• Exercise goal
Please copy the leading lines of the entries below exactly, concluding with the line in which "Power figures use" occurs.

Saved data entries
- Opening Delimiter -

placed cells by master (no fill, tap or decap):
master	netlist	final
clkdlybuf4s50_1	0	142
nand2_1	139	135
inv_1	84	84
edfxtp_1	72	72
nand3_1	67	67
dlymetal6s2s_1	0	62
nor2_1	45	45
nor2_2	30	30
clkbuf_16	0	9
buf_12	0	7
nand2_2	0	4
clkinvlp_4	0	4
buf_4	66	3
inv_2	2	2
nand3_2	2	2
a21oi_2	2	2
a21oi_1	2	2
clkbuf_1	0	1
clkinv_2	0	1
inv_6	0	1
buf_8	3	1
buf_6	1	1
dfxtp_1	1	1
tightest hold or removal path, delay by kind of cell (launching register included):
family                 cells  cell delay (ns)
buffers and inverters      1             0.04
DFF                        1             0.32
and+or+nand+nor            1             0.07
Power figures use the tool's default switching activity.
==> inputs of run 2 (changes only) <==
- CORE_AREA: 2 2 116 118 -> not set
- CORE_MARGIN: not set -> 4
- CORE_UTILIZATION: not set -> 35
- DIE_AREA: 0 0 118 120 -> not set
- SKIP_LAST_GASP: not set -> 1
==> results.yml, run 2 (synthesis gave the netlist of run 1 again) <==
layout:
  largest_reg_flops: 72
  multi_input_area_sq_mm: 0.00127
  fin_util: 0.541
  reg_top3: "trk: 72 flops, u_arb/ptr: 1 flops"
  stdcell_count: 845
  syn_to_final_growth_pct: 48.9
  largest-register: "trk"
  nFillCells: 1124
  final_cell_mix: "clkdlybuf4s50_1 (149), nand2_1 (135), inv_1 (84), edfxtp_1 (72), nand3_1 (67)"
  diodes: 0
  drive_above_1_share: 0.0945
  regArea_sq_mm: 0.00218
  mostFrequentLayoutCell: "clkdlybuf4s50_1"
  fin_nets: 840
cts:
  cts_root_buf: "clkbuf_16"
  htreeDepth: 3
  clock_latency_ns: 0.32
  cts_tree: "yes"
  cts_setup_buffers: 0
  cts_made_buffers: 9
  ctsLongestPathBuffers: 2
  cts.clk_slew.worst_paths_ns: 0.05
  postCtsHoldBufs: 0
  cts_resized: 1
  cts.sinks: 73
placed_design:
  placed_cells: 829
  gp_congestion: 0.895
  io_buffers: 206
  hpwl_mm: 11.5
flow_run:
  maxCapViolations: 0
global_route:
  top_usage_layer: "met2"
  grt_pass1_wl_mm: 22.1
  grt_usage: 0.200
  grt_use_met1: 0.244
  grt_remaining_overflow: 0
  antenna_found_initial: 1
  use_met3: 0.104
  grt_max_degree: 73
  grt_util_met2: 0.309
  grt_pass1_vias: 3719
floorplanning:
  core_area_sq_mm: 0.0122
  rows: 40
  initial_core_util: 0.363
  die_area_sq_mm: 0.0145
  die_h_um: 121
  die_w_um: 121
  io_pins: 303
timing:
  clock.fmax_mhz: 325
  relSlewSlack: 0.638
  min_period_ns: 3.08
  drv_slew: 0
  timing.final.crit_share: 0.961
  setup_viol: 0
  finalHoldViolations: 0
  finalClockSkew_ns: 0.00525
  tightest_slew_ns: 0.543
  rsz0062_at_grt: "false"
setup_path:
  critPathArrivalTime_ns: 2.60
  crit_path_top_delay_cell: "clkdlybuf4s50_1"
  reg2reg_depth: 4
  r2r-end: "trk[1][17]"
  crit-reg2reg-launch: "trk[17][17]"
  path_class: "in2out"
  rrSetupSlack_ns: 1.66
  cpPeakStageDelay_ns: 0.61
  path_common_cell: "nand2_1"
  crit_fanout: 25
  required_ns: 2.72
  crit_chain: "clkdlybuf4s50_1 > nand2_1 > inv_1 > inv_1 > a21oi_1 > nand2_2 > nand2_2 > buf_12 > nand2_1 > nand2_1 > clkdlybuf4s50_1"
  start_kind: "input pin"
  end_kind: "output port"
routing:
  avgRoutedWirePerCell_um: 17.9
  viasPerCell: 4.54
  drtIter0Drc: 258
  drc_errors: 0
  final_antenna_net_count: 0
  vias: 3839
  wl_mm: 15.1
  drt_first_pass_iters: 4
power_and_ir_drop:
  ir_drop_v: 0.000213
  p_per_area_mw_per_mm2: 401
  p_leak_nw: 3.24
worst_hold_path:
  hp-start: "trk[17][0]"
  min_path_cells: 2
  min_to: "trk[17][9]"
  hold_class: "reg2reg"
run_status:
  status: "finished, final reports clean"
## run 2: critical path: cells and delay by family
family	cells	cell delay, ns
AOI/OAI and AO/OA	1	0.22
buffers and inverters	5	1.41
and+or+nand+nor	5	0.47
$ cat config.mk
export PLATFORM = sky130hd
export DESIGN_NAME = uart_rx
export DESIGN_NICKNAME = d
export VERILOG_FILES = /design/src/rtl/uart_pkg.sv /design/src/rtl/uart_sync.sv /design/src/rtl/uart_rx.sv
export SDC_FILE = /design/constraint.sdc
export NUM_CORES = 1
export LEC_CHECK = 0
export BUFFER_PORTS_ARGS = -buffer_cell sky130_fd_sc_hd__buf_4
export CORE_MARGIN = 3
export CORE_UTILIZATION = 40
export CTS_CLUSTER_DIAMETER = 120
export DETAILED_ROUTE_END_ITERATION = 10
export HOLD_SLACK_MARGIN = 0.03
export MAX_ROUTING_LAYER = met4
export PLACE_DENSITY = 0.61
export RECOVER_POWER = 50
export SLEW_MARGIN = 5
export SYNTH_ARGS = -nofsm -noshare
export SYNTH_HDL_FRONTEND = slang
export SYNTH_SLANG_ARGS = --single-unit
$ cat constraint.sdc
create_clock -name clk_i -period 1.7 [get_ports clk_i]
set_input_delay 0 -clock clk_i [delete_from_list [all_inputs] [get_ports clk_i]]
set_output_delay 0 -clock clk_i [all_outputs]
set_load 0.1 [all_outputs]
$ cat src/rtl/uart_pkg.sv
// Shared UART definitions: FSM state encoding and default frame parameters
// used by both the transmitter and the receiver.
package uart_pkg;

    typedef enum logic [1:0] {
        Idle     = 2'd0,
        StartBit = 2'd1,
        DataBits = 2'd2,
        StopBit  = 2'd3
    } uart_state_e;

    localparam int DEFAULT_DATA_WIDTH      = 8;
    localparam int DEFAULT_OVERSAMPLE_RATE = 16;

endpackage

$ cat src/rtl/uart_sync.sv
// Two-flop synchronizer for an asynchronous single-bit input; 2 clk_i latency.
// Reset value is a parameter so idle-high lines come out of reset inactive.
module uart_sync #(
    parameter logic RstVal = 1'b1
) (
    input  logic clk_i,
    input  logic rst_i,
    input  logic d_i,
    output logic q_o
);

    logic r_meta;
    logic r_sync;

    always_ff @(posedge clk_i) begin
        if (rst_i) begin
            r_meta <= RstVal;
            r_sync <= RstVal;
        end else begin
            r_meta <= d_i;
            r_sync <= r_meta;
        end
    end

    assign q_o = r_sync;

endmodule

$ cat src/rtl/uart_rx.sv
// UART receiver: 8N1-style frames sampled mid-bit at OversampleRate ticks/bit.
// dv_o/frame_err_o pulse one cycle after the stop-bit sample; no backpressure.
module uart_rx
    import uart_pkg::*;
#(
    parameter int DataWidth      = DEFAULT_DATA_WIDTH,
    parameter int OversampleRate = DEFAULT_OVERSAMPLE_RATE
) (
    input  logic                 clk_i,
    input  logic                 rst_i,
    input  logic                 tick_i,
    input  logic                 rxd_i,
    output logic [DataWidth-1:0] data_o,
    output logic                 dv_o,
    output logic                 frame_err_o,
    output logic                 busy_o
);

    localparam int TW = $clog2(OversampleRate);
    localparam int BW = (DataWidth > 1) ? $clog2(DataWidth) : 1;

    localparam logic [TW-1:0] HALF_M1  = TW'(OversampleRate / 2 - 1);
    localparam logic [TW-1:0] FULL_M1  = TW'(OversampleRate - 1);
    localparam logic [BW-1:0] LAST_BIT = BW'(DataWidth - 1);

    logic                 w_rxd_s;
    uart_state_e          r_state;
    uart_state_e          w_state_nxt;
    logic                 w_state_chg;
    logic                 w_full_tick;
    logic [TW-1:0]        r_tick_cnt;
    logic [BW-1:0]        r_bit_cnt;
    logic [DataWidth-1:0] r_shift;
    logic [DataWidth-1:0] r_data;
    logic                 r_dv;
    logic                 r_ferr;

    uart_sync #(
        .RstVal (1'b1)
    ) u_sync (
        .clk_i (clk_i),
        .rst_i (rst_i),
        .d_i   (rxd_i),
        .q_o   (w_rxd_s)
    );

    assign w_full_tick = tick_i && (r_tick_cnt == FULL_M1);

    always_comb begin
        w_state_nxt = r_state;
        case (r_state)
            Idle: begin
                if (!w_rxd_s) w_state_nxt = StartBit;
            end
            StartBit: begin
                // Mid-start check: a line that has gone high again was a glitch.
                if (tick_i && (r_tick_cnt == HALF_M1))
                    w_state_nxt = w_rxd_s ? Idle : DataBits;
            end
            DataBits: begin
                if (w_full_tick && (r_bit_cnt == LAST_BIT)) w_state_nxt = StopBit;
            end
            StopBit: begin
                if (w_full_tick) w_state_nxt = Idle;
            end
            default: w_state_nxt = Idle;
        endcase
    end

    assign w_state_chg = (w_state_nxt != r_state);

    always_ff @(posedge clk_i) begin
        if (rst_i) begin
            r_state    <= Idle;
            r_tick_cnt <= '0;
            r_bit_cnt  <= '0;
            r_shift    <= '0;
            r_data     <= '0;
            r_dv       <= 1'b0;
            r_ferr     <= 1'b0;
        end else begin
            r_state <= w_state_nxt;
            r_dv    <= 1'b0;
            r_ferr  <= 1'b0;

            if (w_state_chg) begin
                r_tick_cnt <= '0;
                r_bit_cnt  <= '0;
            end else if (tick_i && (r_state != Idle)) begin
                if ((r_state == DataBits) && (r_tick_cnt == FULL_M1)) begin
                    r_tick_cnt <= '0;
                    r_bit_cnt  <= r_bit_cnt + 1'b1;
                end else begin
                    r_tick_cnt <= r_tick_cnt + 1'b1;
                end
            end

            if ((r_state == DataBits) && w_full_tick)
                r_shift <= {w_rxd_s, r_shift[DataWidth-1:1]};

            if ((r_state == StopBit) && w_full_tick) begin
                if (w_rxd_s) begin
                    r_data <= r_shift;
                    r_dv   <= 1'b1;
                end else begin
                    r_ferr <= 1'b1;
                end
            end
        end
    end

    assign data_o      = r_data;
    assign dv_o        = r_dv;
    assign frame_err_o = r_ferr;
    assign busy_o      = (r_state != Idle);

endmodule

# == Word-level counts from Yosys, hierarchy flattened ==
# Index checks and enable logic that the tools add are counted.
# classes
add_sub_neg,2
eq_ne,7
n_reduce_logical,13
muxes,9
n_bitwise,1
# op_table
cell,count
2-bit 2-to-1 mux,5
2-bit one-hot mux with 4 select lines,1
1-bit logical AND,7
4-bit by 1-bit adder with 4-bit output (second input constant),1
2-bit == test (second input constant),2
4-bit by 3-bit == test with 1-bit output (second input constant),1
4-bit == test (second input constant),1
4-bit 2-to-1 mux,1
2-bit AND reduction,2
2-bit OR reduction,2
3-bit by 1-bit adder with 3-bit output (second input constant),1
3-bit == test (second input constant),1
2-bit by 1-bit == test with 1-bit output (second input constant),1
2-bit zero test,1
1-bit 2-to-1 mux,2
2-bit != test,1
2-bit nonzero test,1
1-bit NOT,1
# word_totals
reg_bits,29
elab_cells,41
inputBits,4

# == Logic depth before layout (Yosys ltp) ==
# Gate-level depths: netlist of run 1.
# depth
ltp_word,7
ltp_mapped,5

# == By module ==
# From an unflattened synthesis of run 1, not the netlist that was laid out.
# hier_totals
hier_cells,117
hier_area_um2,1178.6
# modules_own_cells
module,instances,seq_area_each_um2,area_each_um2,cells_per_inst
uart_rx,1,540.5,1126.1,113
uart_sync,1,40.0,52.6,4

# == Worst setup path before layout of run 1 ==
# Ideal clock, no wire load.
# synth_path
path_kind,reg-to-reg
startpoint,register r_tick_cnt[0]
endpoint,register r_tick_cnt[1]
period_less_slack_ns,1.467
setup_ns,0.073
t_arrival_ns,1.394
path_stages_with_launch,6
slack_ns,0.233
cell_sequence,dfxtp_1 -> ha_1 -> and4_4 -> buf_6 -> a211o_4 -> nor3_2
# synth_between
elab_chain_len,7
# synth_rtl
item,line,source
start: declaration,uart_rx.sv:31,logic [TW-1:0] r_tick_cnt;
start signal: assignment,uart_rx.sv:94,r_tick_cnt <= r_tick_cnt + 1'b1;
4-bit == test,"uart_rx.sv:47, uart_rx.sv:90",
1-bit logical AND,uart_rx.sv:47,assign w_full_tick = tick_i && (r_tick_cnt == FULL_M1);
1-bit logical AND,uart_rx.sv:61,if (w_full_tick && (r_bit_cnt == LAST_BIT)) w_state_nxt = StopBit;
2-bit 2-to-1 mux,uart_rx.sv:61,
2-bit one-hot mux with 4 select lines,uart_rx.sv:51,case (r_state)
2-bit != test,uart_rx.sv:70,assign w_state_chg = (w_state_nxt != r_state);
2-bit OR reduction (no line),n/a,
# Parallel ways exist; a longest one is shown, timed or not.
# A chain may end at the register's enable or synchronous reset.

# == Worst setup path in the final report of run 1 ==
# layout_path
startpoint,register r_tick_cnt[0]
endpoint,register r_tick_cnt[3]
# Same word-level chain as after synthesis.

==> run metrics, run 1 <==
final setup vio count 0; Worst Skew 4.88 ps; Synth Instances 144; synth-to-layout area growth 13.9%; Setup TNS 0 ps; detailed-route wire length 2.69 mm; vias in the first global route 1086; Total GRT Usage 15.8%; drt first pass iters 4; Slew Limit Fails 0; Worst-Margin Slew 543 ps; flip-flop and latch count after synthesis 29; FP Rows 20; fin crit share 94.1%; TritonCTS clock tree done; # fillers 321; Warnings, synthesis 0; power per cell area 782 nW/µm²; grt total ovfl 0; share of layout cells above drive strength 1 23.8%; initial antenna violation count 0; sequential-to-total area share from yosys stat 44.7%; worst path arrival time 1840 ps; maximum root-to-sink buffer count 2; Post-synth EDFFs 0; synth unique cells 36; Root Buffer clkbuf_4; net count after synthesis 151; CP max FO 12; Placer Congestion 0.811; clk slew on worst S/H paths 90 ps; clock latency on the worst-skew pair 320 ps; count leader, synth dfxtp_1; DR vias 1116; asr flop ratio synth 0%; nets@finish 167; Horiz. Die Dim 63.0 µm; WP data required 1940 ps; Startpoint Class flop; Static Leak 0.527 nW; post-CTS resize count 0; Synth Area per Inst 9.01 µm²; Area contributors post-synth dfxtp_1 (45%), nand3_1 (8.5%), o21ai_0 (8.1%), a21oi_1 (6.2%), a211oi_2 (3.9%); post-DP HPWL 1.82 mm; Most used DFF post-synth dfxtp_1; Final Cell Area 1480 µm²; top-area cell type share of the netlist area 44.7%; io pins 15; largest net degree at the start of global routing 25; ANT cells 0; drt wl/cell 13.2 µm; port bufs 14; final hold violations 0; Setup crit end kind flop; Vias/cell 5.47; Slew headroom 63.9%; H-Tree Depth 2; CTS sink cnt 29; Placed Area 1430 µm²; run status finished clean; cell taking the most area after synthesis dfxtp_1; f_max 625 MHz; Die ar. 3960 µm²; core box area 3080 µm²; # DRC 0; min-delay worst type primary input to flop; antenna-violating nets left 0; unrepaired setup endpoints after global routing false; Starting Density 42.2%; worst IR drop on VDD 0.393 mV; CTS Buf Count 5; top cells by count, synth dfxtp_1 (29), nand3_1 (22), o21ai_0 (21), a21oi_1 (16), clkbuf_1 (7); Tmin final 1600 ps; Max-Cap Viols 0; Die Ht 63.0 µm; Mapped Area 1300 µm²; worst setup path category flop to flop; Detailed Route Iter0 Violations 80; first-pass GRT wire length 4.87 mm
## path summary, 6_finish.rpt
kind                      start             to  slack (ps)  cells after the start
setup / recovery  r_tick_cnt[0]  r_tick_cnt[3]         100                      4
hold / removal           tick_i  r_tick_cnt[3]          90                      4
setup reg to reg  r_tick_cnt[0]  r_tick_cnt[3]         100                      4
hold reg to reg   u_sync.r_meta     u_sync.q_o         420                      1
## per-stage QoR
stage               power, mW  hold slack, ps  setup WS (ps)  util (%)  std cells
finish                   1.16            88.3            100      48.0        204
detailed placement      0.751             198            108      46.3        194
global route             1.21             119          0.244      48.0        204
floorplan               0.738            76.3            233         -        144
CTS                      1.17            81.1           88.1      48.8        203
global placement        0.750             195            153      46.3        194
## worst max-delay path, stage by stage (launching register included)
cell and delay (ps):
dfxtp_1 340, ha_1 270, and4_4 270, a2111o_1 410
a211oi_1 220
## report_power, final
part / internal [mW] / switching [mW]
combinational: 0.0188 / 0.0307
sequential: 0.683 / 0.00599
clock: 0.195 / 0.222
total: 0.897 / 0.259
## cell type report
type | instances | area [µm²] | share of cell area, %
timing repair buffer | 22 | 139 | 9.40
tap | 44 | 55.1 | 3.73
inverter | 1 | 3.75 | 0.254
multi-input combinational | 101 | 644 | 43.6
clock buffer | 7 | 55.1 | 3.73
sequential | 29 | 581 | 39.3
## registers in the layout (all words and copies together), names as in the netlist
signal	count
frame_err_o	1
data_o	8
r_shift	8
r_state	2
r_tick_cnt	4
dv_o	1
u_sync.r_meta	1
u_sync.q_o	1
r_bit_cnt	3
## repair_timing
| item | CTS | global route |
|---|---|---|
| setup buffers | 0 | 1 |
| hold buffers | 2 | 0 |
| endpoints found under the setup margin | 0 | 2 |
| endpoints found under the hold margin | 19 | 0 |
## per-layer routing
metal  GRT usage [%]  vias to the layer above  wire, µm
li1                -                      565         -
met1            19.5                      514      1300
met2            23.2                       30      1200
met3            4.50                        7       131
met4            7.99                        0        59
met5               -                        -         0
## cells by family after synthesis
kind of cell,after synthesis,share of synthesized area (%)
AOI/OAI and AO/OA,50,24.4
and+or+nand+nor,45,20.3
DFF,29,44.7
buffers and inverters,14,5.59
adders and majority gates,3,2.89
xor gates and xnor gates,2,1.35
muxes,1,0.771
## placed cells by master, fill, tap and decap left out, types with 2 or more instances in the layout
| master | count |
|---|---|
| nand4_1 | 2 |
| o21ai_0 | 21 |
| nor3_2 | 2 |
| nand2_1 | 2 |
| nand3_1 | 22 |
| nor3_1 | 2 |
| o211ai_1 | 2 |
| dlygate4sd3_1 | 2 |
| dfxtp_1 | 29 |
| clkbuf_4 | 5 |
| clkbuf_2 | 11 |
| a211oi_2 | 4 |
| buf_4 | 8 |
| or2_2 | 3 |
| clkbuf_1 | 2 |
| and3_1 | 3 |
| a21oi_1 | 16 |
| ha_1 | 3 |
(Power assumes the default switching activity.)
==> run 2: changes to the inputs <==
--- a/config.mk
+++ b/config.mk
@@ -9,3 +9,3 @@
 export CORE_MARGIN = 3
-export CORE_UTILIZATION = 40
+export CORE_UTILIZATION = 55
 export CTS_CLUSTER_DIAMETER = 120
@@ -14,3 +14,3 @@
 export MAX_ROUTING_LAYER = met4
-export PLACE_DENSITY = 0.61
+export PLACE_DENSITY = 0.79
 export RECOVER_POWER = 50
==> constraint.sdc (replaced) <==
create_clock -name clk_i -period 1.7 [get_ports clk_i]
set_input_delay 0.255 -clock clk_i [delete_from_list [all_inputs] [get_ports clk_i]]
set_output_delay 0.255 -clock clk_i [all_outputs]
set_load 0.1 [all_outputs]
==> run 2 against run 1 <==
Effect of this change:
- worst hold slack better by 45 ps
- clock power fell by 3%
- setup slack hardly changed
- utilization rose by 21 points
- via count grew 0.90%
- maximum frequency is essentially flat
- non-clock buffer count fell by 2
- die area decreased by 25%
- largest cell class unchanged
==> run metrics, run 2 (synthesized netlist as in run 1, its figures left out) <==
Tmin final 1600 ps; clk slew on worst S/H paths 80 ps; first-pass GRT wire length 4.63 mm; Detailed Route Iter0 Violations 16; Worst-Margin Slew 1000 ps; drt wl/cell 14.5 µm; synth-to-layout area growth 11.2%; maximum root-to-sink buffer count 2; reg-to-reg slack, setup 170 ps; antenna-violating nets left 0; Slew Limit Fails 0; grt total ovfl 0; nets@finish 165; beginning of the worst hold path rxd_i; H-Tree Depth 2; Worst R2R End r_tick_cnt[3]; initial antenna violation count 0; Die Ht 54.6 µm; Total GRT Usage 22.3%; unrepaired setup endpoints after global routing false; drt first pass iters 6; Root Buffer clkbuf_4; Starting Density 61.7%; CP max FO 7; largest net degree at the start of global routing 25; Placer Congestion 0.927; clock latency on the worst-skew pair 300 ps; min-delay worst type primary input to flop; FP Rows 16; ANT cells 0; worst path arrival time 1340 ps; detailed-route wire length 2.69 mm; Max-Cap Viols 0; Setup crit end kind output port; f_max 625 MHz; final setup vio count 0; r2r worst-path depth 4; CTS sink cnt 29; TritonCTS clock tree done; post-DP HPWL 1.91 mm; final hold violations 0; Horiz. Die Dim 54.6 µm; commonest cells after routing, fill and taps aside dfxtp_1 (29), nand3_1 (22), o21ai_0 (21), a21oi_1 (16), clkbuf_2 (11); core box area 2100 µm²; Static Leak 0.516 nW; run status finished clean; post-cts hold buffer count 0; power per cell area 791 nW/µm²; worst IR drop on VDD 0.679 mV; worst flop-to-flop path startpoint r_tick_cnt[0]; WHS Endpoint u_sync.r_meta; fin crit share 94.1%; port bufs 14; DR vias 1126; # DRC 0; Startpoint Class flop; Worst Skew 5.12 ps; worst hold stages 2; io pins 15; WP data required 1440 ps; Die ar. 2980 µm²; Slew headroom 33.3%; CTS Buf Count 5; commonest non-fill, non-tap cell in the layout dfxtp_1; Setup TNS 0 ps; worst setup path category flop to output port; share of layout cells above drive strength 1 24.7%; hold slack 133 ps; vias in the first global route 1012; Vias/cell 6.09
run 2: how the worst max path moves through the flow:
stage / startpoint / endpoint / slack, ps / cells past startpoint
after floorplan: r_tick_cnt[0] / r_tick_cnt[1] / 230 / 5
after global placement: r_tick_cnt[0] / r_tick_cnt[3] / 160 / 4
after detailed placement: r_tick_cnt[0] / r_tick_cnt[3] / 130 / 4
after CTS: r_state[1] / busy_o / 60 / 3
after global routing: r_state[1] / busy_o / 30 / 3
final: r_state[1] / busy_o / 100 / 3
run 2: routing by layer:
metal / global-route usage [%] / wire length [µm]
met5: - / 0
met2: 33.5 / 1280
met4: 9.96 / 30
met1: 27.9 / 1250
met3: 5.99 / 120
run 2: timing repair:
item | CTS | global route
endpoints found under the hold margin | 0 | 0
resized for setup | 0 | 2
buffers inserted | 0 | 1
setup endpoints to repair | 0 | 5
run 2: critical path, cell delays in order, from the launching register on:
cell and delay, ps:
dfxtp_1 370, buf_4 180, or2_2 300, buf_6 190
run 2: area by class of cell:
cell class / instances / area [µm²]
fillers: 177 / 659
clock buffers: 7 / 55.1
repair buffers: 20 / 123
inverters: 1 / 3.75
multi-input cells: 101 / 647
well taps: 27 / 33.8
flip-flops and latches: 29 / 581
run 2: through the flow:
| step | util [%] | worst slack (ps) | total power, mW | cells | instance area [µm²] |
|---|---|---|---|---|---|
| 2_1_floorplan | - | 233 | 0.738 | 144 | 1300 |
| 3_3_place_gp | 66.8 | 160 | 0.749 | 177 | 1410 |
| 3_5_place_dp | 66.8 | 134 | 0.751 | 177 | 1410 |
| 4_1_cts | 69.5 | 61.0 | 1.15 | 184 | 1460 |
| 5_1_grt | 68.6 | 32.1 | 1.20 | 185 | 1440 |
| 6_report | 68.6 | 100 | 1.14 | 185 | 1440 |
run 2: report_power, final:
| part | total, mW | switching, mW | internal, mW |
|---|---|---|---|
| Sequential | 0.689 | 0.00621 | 0.683 |
| Clock | 0.406 | 0.211 | 0.195 |
| Combinational | 0.0461 | 0.0304 | 0.0157 |
| Total | 1.14 | 0.248 | 0.894 |
==> run 3: changes to the inputs <==
CTS_BUF_LIST = sky130_fd_sc_hd__clkbuf_8   (was unset)
==> run 3 against run 2 <==
Effect of this change:
- maximum frequency increased by 0.31%
- largest power group unchanged
- sequential cell count unchanged
- global-route usage increased by 0.82 points
- highest routed layer unchanged
- die area unchanged
- worst hold slack improved by 33 ps
- clock skew about the same
- sequential power about the same
- combinational power about the same
==> run metrics, run 3 (synthesized netlist as in run 1, its figures left out) <==
CTS sink cnt 29; Starting Density 61.7%; clk slew on worst S/H paths 60 ps; r2r worst-path depth 4; worst setup path category flop to output port; first-pass GRT wire length 4.69 mm; hold slack 166 ps; Slowest cell on crit path dfxtp_1; post-cts hold buffer count 0; port bufs 14; share of layout cells above drive strength 1 24.8%; worst IR drop on VDD 0.786 mV; maximum root-to-sink buffer count 2; M1 WL 1.25 mm; Root Buffer clkbuf_8; CP startpoint r_state[1]; Setup crit end kind output port; post-DP HPWL 1.91 mm; CP max FO 7; beginning of the worst hold path rxd_i; TritonCTS clock tree done; Slew Limit Fails 0; biggest cell delay along the critical path 360 ps; WP data required 1440 ps; worst hold stages 2; detailed-route wire length 2.75 mm; DR vias 1127; Max-Cap Viols 0; Worst Skew 5.24 ps; Placer Congestion 0.927; final hold violations 0; core box area 2100 µm²; nets@finish 164; clock latency on the worst-skew pair 270 ps; grt total ovfl 0; Tmin final 1590 ps; Startpoint Class flop; largest net degree at the start of global routing 25; FP Rows 16; # DRC 0; top sig layer met4; met2 wire len 1.32 mm; io pins 15; fin crit share 93.8%; power per cell area 876 nW/µm²; drt first pass iters 5; Worst-Margin Slew 554 ps; Largest delay share family, worst path buffers and inverters; min-delay worst type primary input to flop; Static Leak 0.532 nW; ANT cells 0; worst path arrival time 1340 ps; Total GRT Usage 23.1%; run status finished clean; Horiz. Die Dim 54.6 µm; vias in the first global route 1023; H-Tree Depth 2; crit-path cells buf_4, or2_2, buf_4; final core utilization 69.8%; metal3 WL 139 µm; final setup vio count 0; Worst R2R End data_o[7]; Setup TNS 0 ps; antenna-violating nets left 0; Final Total Pwr 1.28 mW; Die Ht 54.6 µm; Vias/cell 6.13; WHS Endpoint u_sync.r_meta; commonest non-fill, non-tap cell in the layout dfxtp_1; commonest cells after routing, fill and taps aside dfxtp_1 (29), nand3_1 (22), o21ai_0 (21), a21oi_1 (16), clkbuf_2 (11); Detailed Route Iter0 Violations 30; f_max 627 MHz; drt wl/cell 14.9 µm; CP bufs+invs 2; Slew headroom 63.2%; CTS Buf Count 5; reg-to-reg slack, setup 160 ps; unrepaired setup endpoints after global routing false; synth-to-layout area growth 13.0%; CP dominant cell by count buf_4; Die ar. 2980 µm²; worst flop-to-flop path startpoint r_tick_cnt[0]; initial antenna violation count 0
[run 3: worst register-to-register path: stages, from the launching register on]
cell and delay (ps):
dfxtp_1 390, ha_2 260, nand4_1 360, o21ai_0 340, a21oi_1 100
[run 3: how the worst max path moves through the flow]
stage	cells after the start	slack (ps)	endpoint
after floorplan	5	230	r_tick_cnt[1]
after global placement	4	160	r_tick_cnt[3]
final	3	110	busy_o
after global routing	3	50	busy_o
after detailed placement	4	130	r_tick_cnt[3]
after CTS	3	100	busy_o
[run 3: what timing repair did]
action,CTS,global route
setup endpoints to repair,0,3
resized for setup,0,1
setup buffers,0,0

- Closing Delimiter -

• Solution for this exercise
placed cells by master (no fill, tap or decap):
master	netlist	final
clkdlybuf4s50_1	0	142
nand2_1	139	135
inv_1	84	84
edfxtp_1	72	72
nand3_1	67	67
dlymetal6s2s_1	0	62
nor2_1	45	45
nor2_2	30	30
clkbuf_16	0	9
buf_12	0	7
nand2_2	0	4
clkinvlp_4	0	4
buf_4	66	3
inv_2	2	2
nand3_2	2	2
a21oi_2	2	2
a21oi_1	2	2
clkbuf_1	0	1
clkinv_2	0	1
inv_6	0	1
buf_8	3	1
buf_6	1	1
dfxtp_1	1	1
tightest hold or removal path, delay by kind of cell (launching register included):
family                 cells  cell delay (ns)
buffers and inverters      1             0.04
DFF                        1             0.32
and+or+nand+nor            1             0.07
Power figures use the tool's default switching activity.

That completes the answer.